DBT Self Help

Most people will cry now and again, it’s a natural human way of expressing emotion with studies showing that it releases endorphins and oxytocin which help you to relieve emotional distress along with physical pain. So it’s no wonder those with BPD often report crying at just about anything, mostly thanks to their thin emotional skin. Today we will be looking at why this happens and the sort of things that might trigger such a powerful reaction…

Week 38: Tears
I always remember one of my clients, a man in his forties who called me in distress and crying one evening because I was not going to make it to our therapy appointment the next day. To outsiders, all he had to do was call my office and rearrange an appointment for another time. But when you have BPD you are often VERY hard on yourself and this for him personally was a massive letdown and he was disappointed with himself.  I am telling you this because that night he was in distress he told me he had cried for several hours over pretty much nothing! He knew there was no need to do so, but he just couldn’t stop crying! But the very next day he felt on top of the world and described the next day as an emotional high.

Tears are not just for bad times in life as most of you reading this would have cried because you laughed too much or were moved by a song or act of kindness. Many actors can fake cry at a moments notice which I have been told does take years of practice, but you could easily see why some people think those with BPD are just attention-seeking as they are often prone to crying fits! But of course, that is not attention-seeking at all, it is your own emotions overwhelming them. Crying is not just a reaction it is a good way to release some of those emotions you might have built up inside yourself.

When it comes to those of you with BPD you should see crying as a good sign! It’s your bodies coping mechanism and it releases endorphins which will make you feel a little better. However, if you feel that you are unable to cry you should be a little more concerned. Many people with severe depression often report not being able to cry because they become numb to their own emotions and gain an inability to feel anything. If you are experiencing much the same thing seeking professional advice from a doctor or psychologist is highly advised. So just the fact that you are crying is a good thing, even if it is not very often.

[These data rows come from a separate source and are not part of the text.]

<file path="src/rtl/mem_pkg.sv">
// Shared definitions for the memory-stage load/store engine: load/store
// code constants, FSM state encoding and the size/alignment helpers used
// by both the access unit and the load extractor.
package mem_pkg;

   // Unified load/store codes produced by instruction decode
   localparam logic [2:0] LS_LB  = 3'b000;
   localparam logic [2:0] LS_LBU = 3'b001;
   localparam logic [2:0] LS_LH  = 3'b010;
   localparam logic [2:0] LS_LHU = 3'b011;
   localparam logic [2:0] LS_LW  = 3'b100;
   localparam logic [2:0] LS_SB  = 3'b101;
   localparam logic [2:0] LS_SH  = 3'b110;
   localparam logic [2:0] LS_SW  = 3'b111;

   typedef enum logic [1:0] {
      ST_IDLE,
      ST_REQ,
      ST_WAIT,
      ST_DRAIN
   } state_e;

   function automatic logic is_store(input logic [2:0] code);
      return (code == LS_SB) || (code == LS_SH) || (code == LS_SW);
   endfunction

   function automatic logic is_byte(input logic [2:0] code);
      return (code == LS_LB) || (code == LS_LBU) || (code == LS_SB);
   endfunction

   function automatic logic is_half(input logic [2:0] code);
      return (code == LS_LH) || (code == LS_LHU) || (code == LS_SH);
   endfunction

   function automatic logic is_word(input logic [2:0] code);
      return (code == LS_LW) || (code == LS_SW);
   endfunction

   // Only lb and lh sign-extend; every other load zero-extends or is full width
   function automatic logic is_signed_load(input logic [2:0] code);
      return (code == LS_LB) || (code == LS_LH);
   endfunction

   // Halfwords need an even address, words a multiple of four
   function automatic logic misaligned(input logic [2:0] code, input logic [1:0] a);
      return (is_half(code) && a[0]) || (is_word(code) && (a != 2'b00));
   endfunction

   // Byte-lane enables for an access of this code at byte offset a
   function automatic logic [3:0] be_for(input logic [2:0] code, input logic [1:0] a);
      logic [3:0] be;
      if (is_word(code)) begin
         be = 4'b1111;
      end else if (is_half(code)) begin
         be = a[1] ? 4'b1100 : 4'b0011;
      end else begin
         be = 4'b0001 << a;
      end
      return be;
   endfunction

   // Store data replicated across all lanes so the enabled lanes carry it
   function automatic logic [31:0] wdata_for(input logic [2:0] code, input logic [31:0] wd);
      logic [31:0] r;
      if (is_word(code)) begin
         r = wd;
      end else if (is_half(code)) begin
         r = {2{wd[15:0]}};
      end else begin
         r = {4{wd[7:0]}};
      end
      return r;
   endfunction

endpackage

</file>
<file path="src/rtl/mem_load_align.sv">
// Combinational load-data extractor: picks the addressed byte or halfword
// out of the returned memory word and sign- or zero-extends it.
module mem_load_align
   import mem_pkg::*;
(
   input  logic [31:0] rdata_i,
   input  logic [2:0]  ls_code_i,
   input  logic [1:0]  addr_lo_i,
   output logic [31:0] result_o
);

   logic [7:0]  lane [4];
   logic [7:0]  byte_sel;
   logic [15:0] half_sel;

   for (genvar gi = 0; gi < 4; gi++) begin : g_lane
      assign lane[gi] = rdata_i[8*gi +: 8];
   end

   assign byte_sel = lane[addr_lo_i];
   assign half_sel = addr_lo_i[1] ? rdata_i[31:16] : rdata_i[15:0];

   // Size-dependent extraction and extension
   always_comb begin
      result_o = rdata_i;
      if (is_byte(ls_code_i)) begin
         if (is_signed_load(ls_code_i)) begin
            result_o = {{24{byte_sel[7]}}, byte_sel};
         end else begin
            result_o = {24'h000000, byte_sel};
         end
      end else if (is_half(ls_code_i)) begin
         if (is_signed_load(ls_code_i)) begin
            result_o = {{16{half_sel[15]}}, half_sel};
         end else begin
            result_o = {16'h0000, half_sel};
         end
      end
   end

endmodule

</file>
<file path="src/rtl/mem_access_unit.sv">
// Memory-stage load/store engine. Accepts one operation at a time, raises
// address-error pulses for misaligned accesses, drives a single-outstanding
// req/gnt/rvalid memory port and returns extended load data to writeback.
module mem_access_unit
   import mem_pkg::*;
#(
   parameter int ADDR_W = 32,
   parameter int DATA_W = 32
)
(
   input  logic              clk,
   input  logic              rst,
   input  logic              req_valid,
   output logic              req_ready,
   input  logic [2:0]        ls_code,
   input  logic [ADDR_W-1:0] addr,
   input  logic [DATA_W-1:0] wdata,
   input  logic [4:0]        dst_reg,
   input  logic              flush,
   output logic              stall,
   output logic              mem_req,
   output logic              mem_we,
   output logic [3:0]        mem_be,
   output logic [ADDR_W-1:0] mem_addr,
   output logic [DATA_W-1:0] mem_wdata,
   input  logic              mem_gnt,
   input  logic              mem_rvalid,
   input  logic [DATA_W-1:0] mem_rdata,
   output logic              rsp_valid,
   output logic              rsp_is_load,
   output logic [DATA_W-1:0] rsp_rdata,
   output logic [4:0]        rsp_dst,
   output logic              adel,
   output logic              ades,
   output logic [ADDR_W-1:0] bad_vaddr
);

   state_e            state_q;
   logic [2:0]        op_code_q;
   logic [1:0]        op_alo_q;
   logic [4:0]        op_dst_q;

   logic              mem_req_q;
   logic              mem_we_q;
   logic [3:0]        mem_be_q;
   logic [ADDR_W-1:0] mem_addr_q;
   logic [DATA_W-1:0] mem_wdata_q;

   logic              rsp_valid_q;
   logic              rsp_is_load_q;
   logic [DATA_W-1:0] rsp_rdata_q;
   logic [4:0]        rsp_dst_q;

   logic              adel_q;
   logic              ades_q;
   logic [ADDR_W-1:0] bad_vaddr_q;

   logic              idle;
   logic              accept;
   logic              acc_misaligned;
   logic [DATA_W-1:0] load_result;

   assign idle           = (state_q == ST_IDLE);
   assign accept         = idle & req_valid & ~flush;
   assign acc_misaligned = misaligned(ls_code, addr[1:0]);

   // Extraction works from the registered code/offset of the in-flight load
   mem_load_align u_load_align (
      .rdata_i   (mem_rdata),
      .ls_code_i (op_code_q),
      .addr_lo_i (op_alo_q),
      .result_o  (load_result)
   );

   // Transaction FSM with all memory-side and response outputs registered
   always_ff @(posedge clk) begin
      if (rst) begin
         state_q       <= ST_IDLE;
         op_code_q     <= LS_LB;
         op_alo_q      <= 2'b00;
         op_dst_q      <= 5'd0;
         mem_req_q     <= 1'b0;
         mem_we_q      <= 1'b0;
         mem_be_q      <= 4'b0000;
         mem_addr_q    <= '0;
         mem_wdata_q   <= '0;
         rsp_valid_q   <= 1'b0;
         rsp_is_load_q <= 1'b0;
         rsp_rdata_q   <= '0;
         rsp_dst_q     <= 5'd0;
         adel_q        <= 1'b0;
         ades_q        <= 1'b0;
         bad_vaddr_q   <= '0;
      end else begin
         // Completion and exception outputs are single-cycle pulses
         rsp_valid_q <= 1'b0;
         adel_q      <= 1'b0;
         ades_q      <= 1'b0;

         case (state_q)
            ST_IDLE: begin
               if (accept) begin
                  op_code_q <= ls_code;
                  op_alo_q  <= addr[1:0];
                  op_dst_q  <= dst_reg;
                  if (acc_misaligned) begin
                     // Fault instead of issuing; FSM stays idle
                     adel_q      <= ~is_store(ls_code);
                     ades_q      <= is_store(ls_code);
                     bad_vaddr_q <= addr;
                  end else begin
                     state_q     <= ST_REQ;
                     mem_req_q   <= 1'b1;
                     mem_we_q    <= is_store(ls_code);
                     mem_be_q    <= be_for(ls_code, addr[1:0]);
                     mem_addr_q  <= {addr[ADDR_W-1:2], 2'b00};
                     mem_wdata_q <= wdata_for(ls_code, wdata);
                  end
               end
            end

            ST_REQ: begin
               if (mem_gnt) begin
                  // Granted: the access is committed even under flush
                  mem_req_q <= 1'b0;
                  mem_we_q  <= 1'b0;
                  if (is_store(op_code_q)) begin
                     state_q <= ST_IDLE;
                     if (!flush) begin
                        rsp_valid_q   <= 1'b1;
                        rsp_is_load_q <= 1'b0;
                        rsp_rdata_q   <= '0;
                        rsp_dst_q     <= 5'd0;
                     end
                  end else begin
                     state_q <= flush ? ST_DRAIN : ST_WAIT;
                  end
               end else if (flush) begin
                  // Not yet granted: simply withdraw the request
                  mem_req_q <= 1'b0;
                  mem_we_q  <= 1'b0;
                  state_q   <= ST_IDLE;
               end
            end

            ST_WAIT: begin
               if (mem_rvalid) begin
                  state_q <= ST_IDLE;
                  if (!flush) begin
                     rsp_valid_q   <= 1'b1;
                     rsp_is_load_q <= 1'b1;
                     rsp_rdata_q   <= load_result;
                     rsp_dst_q     <= op_dst_q;
                  end
               end else if (flush) begin
                  state_q <= ST_DRAIN;
               end
            end

            ST_DRAIN: begin
               // Read data of a flushed load is consumed and dropped
               if (mem_rvalid) begin
                  state_q <= ST_IDLE;
               end
            end

            default: state_q <= ST_IDLE;
         endcase
      end
   end

   assign req_ready   = idle & ~rst;
   assign stall       = ~rst & ((req_valid & ~req_ready) | ~idle);

   assign mem_req     = mem_req_q;
   assign mem_we      = mem_we_q;
   assign mem_be      = mem_be_q;
   assign mem_addr    = mem_addr_q;
   assign mem_wdata   = mem_wdata_q;

   assign rsp_valid   = rsp_valid_q;
   assign rsp_is_load = rsp_is_load_q;
   assign rsp_rdata   = rsp_rdata_q;
   assign rsp_dst     = rsp_dst_q;

   // A flush arriving while the fault pulse is up cancels it
   assign adel        = adel_q & ~flush & ~rst;
   assign ades        = ades_q & ~flush & ~rst;
   assign bad_vaddr   = bad_vaddr_q;

endmodule

</file>
<file path="config.mk">
export PLATFORM = sky130hd
export DESIGN_NAME = mem_access_unit
export DESIGN_NICKNAME = d
export VERILOG_FILES = /design/src/rtl/mem_pkg.sv /design/src/rtl/mem_load_align.sv /design/src/rtl/mem_access_unit.sv
export SDC_FILE = /design/constraint.sdc
export NUM_CORES = 1
export LEC_CHECK = 0
export ABC_AREA = 1
export ABC_CLOCK_PERIOD_IN_PS = 1800
export CORE_AREA = 4 4 148 150
export CTS_BUF_LIST = sky130_fd_sc_hd__clkbuf_2
export DETAILED_ROUTE_END_ITERATION = 10
export DIE_AREA = 0 0 152 154
export PLACE_DENSITY = 0.66
export SLEW_MARGIN = 40
export SYNTH_ARGS = -nofsm -noshare
export SYNTH_HDL_FRONTEND = slang
export SYNTH_SLANG_ARGS = --single-unit
</file>
<file path="constraint.sdc">
create_clock -name clk -period 1.8 [get_ports clk]
set_input_delay 0.54 -clock clk [delete_from_list [all_inputs] [get_ports clk]]
set_output_delay 0.54 -clock clk [all_outputs]
set_load 0.01 [all_outputs]
</file>
==> key figures <==
Outcome
  • Status: finished with violations
  • Violated checks: setup timing

Placed design
  • Post-detail-place hpwl: 17,100 microns
  • Placer congestion estimate: 0.886
  • Number of input and output port buffers inserted: 252

Clock tree
  • Clock Tree Buf Depth: 2
  • Clock latency on the worst-skew pair: 0.76 ns
  • Clock sink count: 153
  • Root buffer cell: sky130_fd_sc_hd__clkbuf_2
  • H-tree levels: 4
  • TritonCTS clock tree: built
  • Number of buffers created by CTS: 17
  • Clk pin slew, worst setup/hold paths: 0.27 ns

Layout
  • Layout Nets: 1,402
  • Register area: 3240 sq um
  • Area taken by multi-input logic gates: 3500 sq um
  • Fillcell total: 1,991
  • Fraction of final layout cells sized beyond drive strength 1: 37.8%
  • Syn-to-layout area delta: 57.7%

Routing
  • Detailed Routing Iterations Pass 1: 5
  • Number of nets with antenna violations after detailed routing: 0
  • Wire length reported by the detailed router: 24,000 microns
  • Ratio of routed vias to standard cells: 4.79
  • Starting DRT DRC Count: 352
  • Residual DRC: 0
  • Final routed wire length divided by cell count: 15.2 microns
  • Vias post-DR: 7,554

Global route
  • Maximum number of pins on one net before global-route repair: 49
  • GR Util All Layers: 19.9%
  • Total grt overflow: 0
  • Initial antenna violation count: 1
  • Global-route wire length before repair: 38,100 microns
  • Number of global-route vias before repair: 7,226

Timing
  • Final number of hold-violating endpoints: 0
  • Tcrit/Tclk final: 118%
  • Unrepaired setup endpoints after global routing: true
  • Worst Tran Pin Value: 0.661 ns
  • Final count of pins violating max slew: 0
  • Fin Setup TNS: -1.40 ns
  • Setup clock skew after layout: 0.0613 ns
  • Final count of negative-setup-slack endpoints: 34
  • Min setup slack post-route: -0.321 ns
  • Achievable frequency: 0.471 GHz
  • Crit path time final: 2.12 ns
  • Worst-case headroom to the max-slew limit: 55.9%

Hold path
  • Type of the tightest min-delay check: input port to flip-flop
  • Worst Hold End: bad_vaddr[0]$_SDFFE_PP0P_
  • Startpoint of the most critical hold path: rst
  • Hold depth: 3

Critical path
  • Number of cells on the worst reg-to-reg path: 12
  • Worst setup SP type: flip-flop
  • Critical-path maximum fanout: 3
  • Required time of the critical path: 1.26 ns
  • Endpoint of the lowest-slack register-to-register path: rsp_rdata[8]$_SDFFE_PP0P_
  • Type of destination of the critical path: output pin
  • Reg2reg setup slack: 0.01 ns
  • Arrival time of data at the critical path endpoint: 1.58 ns
  • Classification of the worst setup path: flip-flop to output pin
  • Critical register-to-register path startpoint: state_q[1]$_SDFFE_PP0P_

Die
  • Die extent in y: 154 microns
  • Floorplan die width: 152 microns
  • I/O pin total: 255
  • Initial Util: 34.2%
  • Std-Cell Core Area: 20,700 sq um
  • Number of rows in the core area: 53
  • Die area: 23,400 sq um

Logic synthesis
  • Share of the yosys chip area belonging to registers: 43.3%
  • Count of cell types in the netlist: 32
  • Netlist area before placement: 7070 sq um
  • Flip-flop and latch count after synthesis: 153
  • Average cell area after synthesis: 7.15 sq um
  • Number of standard cells after synthesis: 989
  • Warnings from Yosys: 0

Pwr
  • Largest vdd supply drop: 0.403 mV
  • Pwr/cell area: 876 nW/um^2
  • Overall power: 0.00977 W
  • Leakage power: 4.85 nW

Run
  • Max-cap check violation count: 0
worst max path at each step:
stage	startpoint	endpoint	cells past startpoint
CTS	state_q[1]$_SDFFE_PP0P_	req_ready	5
global route	state_q[0]$_SDFFE_PP0P_	req_ready	5
global placement	flush	ades	5
floorplan	rst	adel	3
finish	state_q[0]$_SDFFE_PP0P_	req_ready	5
detailed placement	flush	ades	5
synth_stat cells, drive strengths merged:
cell / n / area (sq um)
dfxtp: 153 / 3060
and2: 1 / 6.26
o2111ai: 1 / 15.0
buf: 38 / 244
nand3: 59 / 420
a21oi: 70 / 440
conb: 1 / 3.75
nor3: 1 / 5.00
nor2: 215 / 831
clkbuf: 30 / 113
inv: 71 / 267
ha: 5 / 62.6
o21ai: 145 / 729
nand2: 171 / 664
a21boi: 1 / 11.3
nand4: 4 / 25.0
o211ai: 23 / 173
through the flow:
step / setup slack [ns] / hold WS (ns) / std cells / cell area [sq um] / utilization [%]
floorplan: 0.0833 / 0.444 / 990 / 7080 / -
global placement: -0.623 / 0.442 / 1521 / 10300 / 49.6
detailed placement: -0.608 / 0.457 / 1521 / 10300 / 49.6
CTS: -0.476 / 0.0507 / 1563 / 11000 / 53.0
global route: -0.483 / 0.0472 / 1576 / 11200 / 53.9
finish: -0.321 / 0.169 / 1576 / 11200 / 53.9
routing by layer:
| metal | vias to the layer above | track usage, % | routed length (microns) |
|---|---|---|---|
| li1 | 3788 | - | - |
| met1 | 3474 | 24.1 | 10000 |
| met2 | 268 | 32.7 | 11200 |
| met3 | 24 | 9.01 | 2480 |
| met4 | 0 | 4.32 | 347 |
| met5 | - | 0 | 0 |
registers in the layout (all words and copies together), names as in the netlist, 3 cells and up:
signal	cells
op_code_q	3
mem_addr	30
bad_vaddr	32
rsp_dst	5
rsp_rdata	32
mem_wdata	32
mem_be	4
op_dst_q	5
power by group:
part	switching [W]	total (W)	leakage [nW]	internal, W
Combinational	0.00184	0.00363	3.38	0.00179
Clock	0.00155	0.00204	0.154	0.000483
Sequential	0.000268	0.00410	1.31	0.00383
cells by family (layout without fill, tap and decap cells):
logic type               count (synthesis)  count (layout)  share of synthesized area (%)
buffers and inverters                  139             449                           8.81
adder cells (fa/ha/maj)                  5               5                          0.884
AND/OR/NAND/NOR                        451             451                           27.6
flip-flops                             153             153                           43.3
AO/OA/AOI/OAI                          240             240                           19.4
other                                    1               3                         0.0530
layout make-up:
| cell class | count | area share [%] |
|---|---|---|
| repair buffers | 346 | 31.7 |
| multi-input cells | 698 | 31.3 |
| flip-flops and latches | 153 | 29.1 |
| well taps | 275 | 3.09 |
| inverters | 71 | 2.39 |
| clock inverters | 15 | 1.56 |
| clock buffers | 17 | 0.763 |
| diodes | 1 | 0.0224 |
timing repair:
| action | in CTS | in global routing |
|---|---|---|
| setup endpoints to repair | 154 | 185 |
| buffers inserted | 9 | 12 |
| pin swaps | 5 | 13 |
| hold buffers | 0 | 0 |
| gates resized for setup | 890 | 24 |
| gates cloned | 1 | 0 |
placed cells by master, fill, tap and decap left out, types with 2 or more instances in the layout:
master / Yosys / final
sky130_fd_sc_hd__buf_6: 3 / 143
sky130_fd_sc_hd__clkinv_4: 0 / 3
sky130_fd_sc_hd__inv_1: 64 / 59
sky130_fd_sc_hd__conb_1: 1 / 2
sky130_fd_sc_hd__a21oi_4: 1 / 2
sky130_fd_sc_hd__o21ai_1: 12 / 12
sky130_fd_sc_hd__nor2_2: 3 / 3
sky130_fd_sc_hd__nand3_2: 20 / 19
sky130_fd_sc_hd__buf_2: 24 / 3
sky130_fd_sc_hd__buf_4: 7 / 81
sky130_fd_sc_hd__clkinv_8: 0 / 4
sky130_fd_sc_hd__nor2_1: 211 / 210
sky130_fd_sc_hd__nand2_4: 2 / 3
sky130_fd_sc_hd__ha_4: 0 / 3
sky130_fd_sc_hd__nand2_2: 3 / 5
sky130_fd_sc_hd__dfxtp_1: 153 / 10
sky130_fd_sc_hd__inv_6: 0 / 3
sky130_fd_sc_hd__clkdlybuf4s50_1: 0 / 108
sky130_fd_sc_hd__a21oi_1: 48 / 46
sky130_fd_sc_hd__o211ai_1: 23 / 23
sky130_fd_sc_hd__inv_2: 7 / 12
sky130_fd_sc_hd__nand3_1: 37 / 35
sky130_fd_sc_hd__o21ai_0: 132 / 132
sky130_fd_sc_hd__clkbuf_2: 0 / 17
sky130_fd_sc_hd__inv_8: 0 / 5
sky130_fd_sc_hd__dfxtp_2: 0 / 142
sky130_fd_sc_hd__nand2_1: 166 / 163
sky130_fd_sc_hd__nand4_1: 4 / 4
sky130_fd_sc_hd__buf_12: 0 / 10
sky130_fd_sc_hd__ha_1: 5 / 2
sky130_fd_sc_hd__nand3_4: 2 / 5
sky130_fd_sc_hd__a21oi_2: 21 / 22
critical path: stages (launching register included):
cell and delay, ns:
sky130_fd_sc_hd__dfxtp_2 0.38, sky130_fd_sc_hd__inv_2 0.08, sky130_fd_sc_hd__ha_4 0.15, sky130_fd_sc_hd__inv_2 0.05
sky130_fd_sc_hd__nor2_4 0.10, sky130_fd_sc_hd__buf_6 0.12
(Power assumes the default switching activity.)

There is a big difference between not wanting to cry and can’t cry. Being too angry to cry is often a good sign because you are remaining in control of your emotions even if your mind is expressing anger. Once again I find myself thinking about trigger points and how you should be learning to spot them by now. To be honest, anything that makes you cry tears of sadness is a pretty major trigger point and one you need to fix as soon as possible, but don’t be upset that it made you cry in the first place. Go ahead, let those tears flow, but be wary of that emotional response triggering other things like personal judgment. Never stop yourself from crying because it might be a sign that you are bottling things up inside yourself.

Week 38: Tears

This Week’s Homework: The good news is I don’t want you to cry at anything this week (but if you do that is fine). But what I would like you to do is to get your eyes checked with a local optician. Why? Because feelings of tiredness or drowsiness can often be related back to poor vision. Maybe you do this already and don’t need to have them checked, but for those who do this might be something well worth doing.